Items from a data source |
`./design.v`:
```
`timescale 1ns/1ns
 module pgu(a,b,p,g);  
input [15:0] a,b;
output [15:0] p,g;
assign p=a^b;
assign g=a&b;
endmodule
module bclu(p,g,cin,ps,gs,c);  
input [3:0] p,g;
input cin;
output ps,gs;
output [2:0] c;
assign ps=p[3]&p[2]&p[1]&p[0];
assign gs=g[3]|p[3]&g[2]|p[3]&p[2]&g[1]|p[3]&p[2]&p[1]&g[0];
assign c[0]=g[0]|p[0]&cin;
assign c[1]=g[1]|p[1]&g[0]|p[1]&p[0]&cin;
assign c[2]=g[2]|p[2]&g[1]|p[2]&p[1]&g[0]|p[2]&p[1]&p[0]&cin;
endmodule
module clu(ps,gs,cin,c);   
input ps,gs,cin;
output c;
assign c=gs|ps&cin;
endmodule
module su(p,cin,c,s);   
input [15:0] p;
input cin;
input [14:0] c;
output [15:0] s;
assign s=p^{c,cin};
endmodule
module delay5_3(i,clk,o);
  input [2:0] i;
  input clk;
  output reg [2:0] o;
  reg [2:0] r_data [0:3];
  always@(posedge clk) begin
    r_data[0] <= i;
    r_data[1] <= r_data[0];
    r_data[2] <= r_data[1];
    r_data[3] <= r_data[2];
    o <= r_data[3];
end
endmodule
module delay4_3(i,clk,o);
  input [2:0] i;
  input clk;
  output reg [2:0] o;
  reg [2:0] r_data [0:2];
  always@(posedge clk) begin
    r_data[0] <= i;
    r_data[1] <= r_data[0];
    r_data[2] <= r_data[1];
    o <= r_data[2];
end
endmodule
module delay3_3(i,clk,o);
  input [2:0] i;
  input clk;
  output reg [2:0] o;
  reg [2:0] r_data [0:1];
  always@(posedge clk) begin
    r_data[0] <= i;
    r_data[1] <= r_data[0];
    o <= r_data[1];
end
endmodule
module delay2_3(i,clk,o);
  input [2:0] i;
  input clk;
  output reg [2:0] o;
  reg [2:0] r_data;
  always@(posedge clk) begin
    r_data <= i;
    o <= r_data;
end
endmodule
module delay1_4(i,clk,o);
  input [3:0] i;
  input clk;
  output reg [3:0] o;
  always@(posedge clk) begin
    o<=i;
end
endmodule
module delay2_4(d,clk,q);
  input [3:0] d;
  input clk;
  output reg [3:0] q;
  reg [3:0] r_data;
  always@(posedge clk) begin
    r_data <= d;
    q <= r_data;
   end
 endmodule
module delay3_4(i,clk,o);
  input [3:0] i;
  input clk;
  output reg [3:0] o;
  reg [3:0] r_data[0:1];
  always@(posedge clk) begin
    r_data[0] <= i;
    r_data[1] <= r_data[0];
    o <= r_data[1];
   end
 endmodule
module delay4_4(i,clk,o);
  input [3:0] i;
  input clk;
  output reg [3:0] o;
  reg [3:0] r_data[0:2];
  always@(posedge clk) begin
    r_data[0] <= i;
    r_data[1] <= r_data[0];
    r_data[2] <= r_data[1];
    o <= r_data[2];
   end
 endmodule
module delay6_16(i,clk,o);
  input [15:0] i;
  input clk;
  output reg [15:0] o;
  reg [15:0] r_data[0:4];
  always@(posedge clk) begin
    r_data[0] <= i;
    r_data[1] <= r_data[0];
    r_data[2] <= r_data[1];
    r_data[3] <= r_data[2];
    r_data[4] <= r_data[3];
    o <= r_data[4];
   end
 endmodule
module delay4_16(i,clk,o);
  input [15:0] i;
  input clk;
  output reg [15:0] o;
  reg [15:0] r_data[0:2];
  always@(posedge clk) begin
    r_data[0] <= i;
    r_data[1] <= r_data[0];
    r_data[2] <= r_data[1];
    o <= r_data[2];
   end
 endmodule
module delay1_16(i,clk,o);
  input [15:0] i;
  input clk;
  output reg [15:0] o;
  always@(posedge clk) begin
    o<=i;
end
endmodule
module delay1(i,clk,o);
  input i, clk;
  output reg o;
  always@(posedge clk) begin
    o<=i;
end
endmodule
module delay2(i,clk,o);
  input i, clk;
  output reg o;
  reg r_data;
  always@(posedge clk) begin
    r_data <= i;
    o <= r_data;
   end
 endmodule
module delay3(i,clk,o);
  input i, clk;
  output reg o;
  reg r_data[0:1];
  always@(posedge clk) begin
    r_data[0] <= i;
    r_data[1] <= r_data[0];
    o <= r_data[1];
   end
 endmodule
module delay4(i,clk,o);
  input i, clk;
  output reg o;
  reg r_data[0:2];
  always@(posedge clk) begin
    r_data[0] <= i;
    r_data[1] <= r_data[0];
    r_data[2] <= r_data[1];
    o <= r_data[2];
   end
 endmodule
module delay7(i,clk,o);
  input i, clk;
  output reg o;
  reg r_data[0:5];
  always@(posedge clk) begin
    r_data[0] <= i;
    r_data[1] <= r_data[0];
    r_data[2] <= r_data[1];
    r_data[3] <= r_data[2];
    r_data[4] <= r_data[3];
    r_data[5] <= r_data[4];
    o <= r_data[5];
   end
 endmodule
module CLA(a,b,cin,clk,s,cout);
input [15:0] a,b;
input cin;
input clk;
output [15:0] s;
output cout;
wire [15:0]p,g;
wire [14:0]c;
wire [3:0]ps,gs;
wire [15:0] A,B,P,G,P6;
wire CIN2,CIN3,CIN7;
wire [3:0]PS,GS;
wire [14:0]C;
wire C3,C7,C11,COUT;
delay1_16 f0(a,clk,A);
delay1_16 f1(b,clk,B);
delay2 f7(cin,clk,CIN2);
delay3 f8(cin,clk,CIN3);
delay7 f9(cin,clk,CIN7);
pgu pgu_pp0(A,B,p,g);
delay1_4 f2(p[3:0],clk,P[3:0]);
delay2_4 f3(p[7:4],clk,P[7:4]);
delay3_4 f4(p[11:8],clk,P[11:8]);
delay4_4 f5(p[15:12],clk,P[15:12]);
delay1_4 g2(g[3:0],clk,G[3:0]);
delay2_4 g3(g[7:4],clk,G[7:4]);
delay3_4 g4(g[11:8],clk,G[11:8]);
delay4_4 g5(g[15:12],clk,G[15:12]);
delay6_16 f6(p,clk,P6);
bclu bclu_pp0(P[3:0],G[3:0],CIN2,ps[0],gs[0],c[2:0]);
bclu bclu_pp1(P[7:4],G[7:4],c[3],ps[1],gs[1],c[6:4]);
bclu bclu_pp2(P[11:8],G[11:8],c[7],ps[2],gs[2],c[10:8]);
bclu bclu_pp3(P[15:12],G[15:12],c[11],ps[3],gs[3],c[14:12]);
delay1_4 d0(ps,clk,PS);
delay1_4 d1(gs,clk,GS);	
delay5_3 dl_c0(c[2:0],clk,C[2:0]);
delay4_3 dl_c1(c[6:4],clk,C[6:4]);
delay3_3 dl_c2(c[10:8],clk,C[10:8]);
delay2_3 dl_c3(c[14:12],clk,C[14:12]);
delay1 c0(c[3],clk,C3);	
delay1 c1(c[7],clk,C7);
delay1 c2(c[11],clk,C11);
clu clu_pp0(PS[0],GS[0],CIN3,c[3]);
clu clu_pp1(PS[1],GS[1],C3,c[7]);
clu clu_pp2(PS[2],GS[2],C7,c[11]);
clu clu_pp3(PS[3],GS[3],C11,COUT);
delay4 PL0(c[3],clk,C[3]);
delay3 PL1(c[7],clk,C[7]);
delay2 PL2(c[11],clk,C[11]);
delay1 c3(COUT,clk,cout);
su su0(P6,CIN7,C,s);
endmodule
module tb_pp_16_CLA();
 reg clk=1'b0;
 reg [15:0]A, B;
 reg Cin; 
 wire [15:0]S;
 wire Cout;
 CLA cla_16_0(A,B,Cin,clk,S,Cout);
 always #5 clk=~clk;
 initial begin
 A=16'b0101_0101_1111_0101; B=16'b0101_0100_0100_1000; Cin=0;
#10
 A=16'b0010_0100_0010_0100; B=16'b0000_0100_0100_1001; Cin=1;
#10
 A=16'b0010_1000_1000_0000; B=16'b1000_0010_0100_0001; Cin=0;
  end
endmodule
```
==
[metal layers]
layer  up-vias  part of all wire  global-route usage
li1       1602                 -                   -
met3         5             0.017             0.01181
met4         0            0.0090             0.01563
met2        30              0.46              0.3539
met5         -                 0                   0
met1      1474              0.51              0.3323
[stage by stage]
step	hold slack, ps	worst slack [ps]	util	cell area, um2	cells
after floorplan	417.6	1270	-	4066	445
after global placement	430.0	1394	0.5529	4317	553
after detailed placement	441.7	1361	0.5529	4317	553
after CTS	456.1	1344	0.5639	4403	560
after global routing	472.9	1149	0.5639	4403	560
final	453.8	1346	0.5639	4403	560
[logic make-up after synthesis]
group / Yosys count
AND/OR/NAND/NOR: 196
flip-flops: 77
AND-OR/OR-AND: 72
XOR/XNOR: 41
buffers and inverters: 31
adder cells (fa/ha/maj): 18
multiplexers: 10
* * *
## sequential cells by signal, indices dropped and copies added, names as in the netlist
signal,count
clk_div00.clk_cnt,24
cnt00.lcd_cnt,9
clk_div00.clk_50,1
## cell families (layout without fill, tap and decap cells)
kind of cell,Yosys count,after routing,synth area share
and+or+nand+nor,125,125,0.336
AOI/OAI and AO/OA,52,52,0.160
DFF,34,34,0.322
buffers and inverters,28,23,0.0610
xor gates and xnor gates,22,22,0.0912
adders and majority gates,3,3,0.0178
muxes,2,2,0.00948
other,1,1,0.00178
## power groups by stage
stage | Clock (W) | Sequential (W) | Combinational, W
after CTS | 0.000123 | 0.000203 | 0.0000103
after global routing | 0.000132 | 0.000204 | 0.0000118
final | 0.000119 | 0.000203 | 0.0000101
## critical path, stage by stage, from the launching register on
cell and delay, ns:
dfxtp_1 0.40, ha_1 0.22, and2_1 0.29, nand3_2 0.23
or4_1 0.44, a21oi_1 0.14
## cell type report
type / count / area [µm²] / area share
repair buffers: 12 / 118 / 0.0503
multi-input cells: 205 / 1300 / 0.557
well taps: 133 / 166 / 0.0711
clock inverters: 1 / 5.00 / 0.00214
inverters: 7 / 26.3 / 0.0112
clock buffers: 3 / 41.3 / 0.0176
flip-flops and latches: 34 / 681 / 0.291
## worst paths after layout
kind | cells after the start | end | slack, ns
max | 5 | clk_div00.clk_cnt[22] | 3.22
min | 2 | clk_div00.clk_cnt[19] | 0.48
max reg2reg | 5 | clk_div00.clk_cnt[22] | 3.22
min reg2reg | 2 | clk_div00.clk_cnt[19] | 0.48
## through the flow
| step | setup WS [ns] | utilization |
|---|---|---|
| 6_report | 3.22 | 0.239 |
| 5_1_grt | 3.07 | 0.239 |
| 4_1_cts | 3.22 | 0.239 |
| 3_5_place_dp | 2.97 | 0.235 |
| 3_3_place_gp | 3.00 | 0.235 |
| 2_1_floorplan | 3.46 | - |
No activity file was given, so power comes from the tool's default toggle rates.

WHAT YOU WILL DO |
Take the entries above and return only the lines from the one with "min reg2reg |" to the one with "No activity file", both included, unchanged.

REPLY TO THE TASK |
min reg2reg | 2 | clk_div00.clk_cnt[19] | 0.48
## through the flow
| step | setup WS [ns] | utilization |
|---|---|---|
| 6_report | 3.22 | 0.239 |
| 5_1_grt | 3.07 | 0.239 |
| 4_1_cts | 3.22 | 0.239 |
| 3_5_place_dp | 2.97 | 0.235 |
| 3_3_place_gp | 3.00 | 0.235 |
| 2_1_floorplan | 3.46 | - |
No activity file was given, so power comes from the tool's default toggle rates.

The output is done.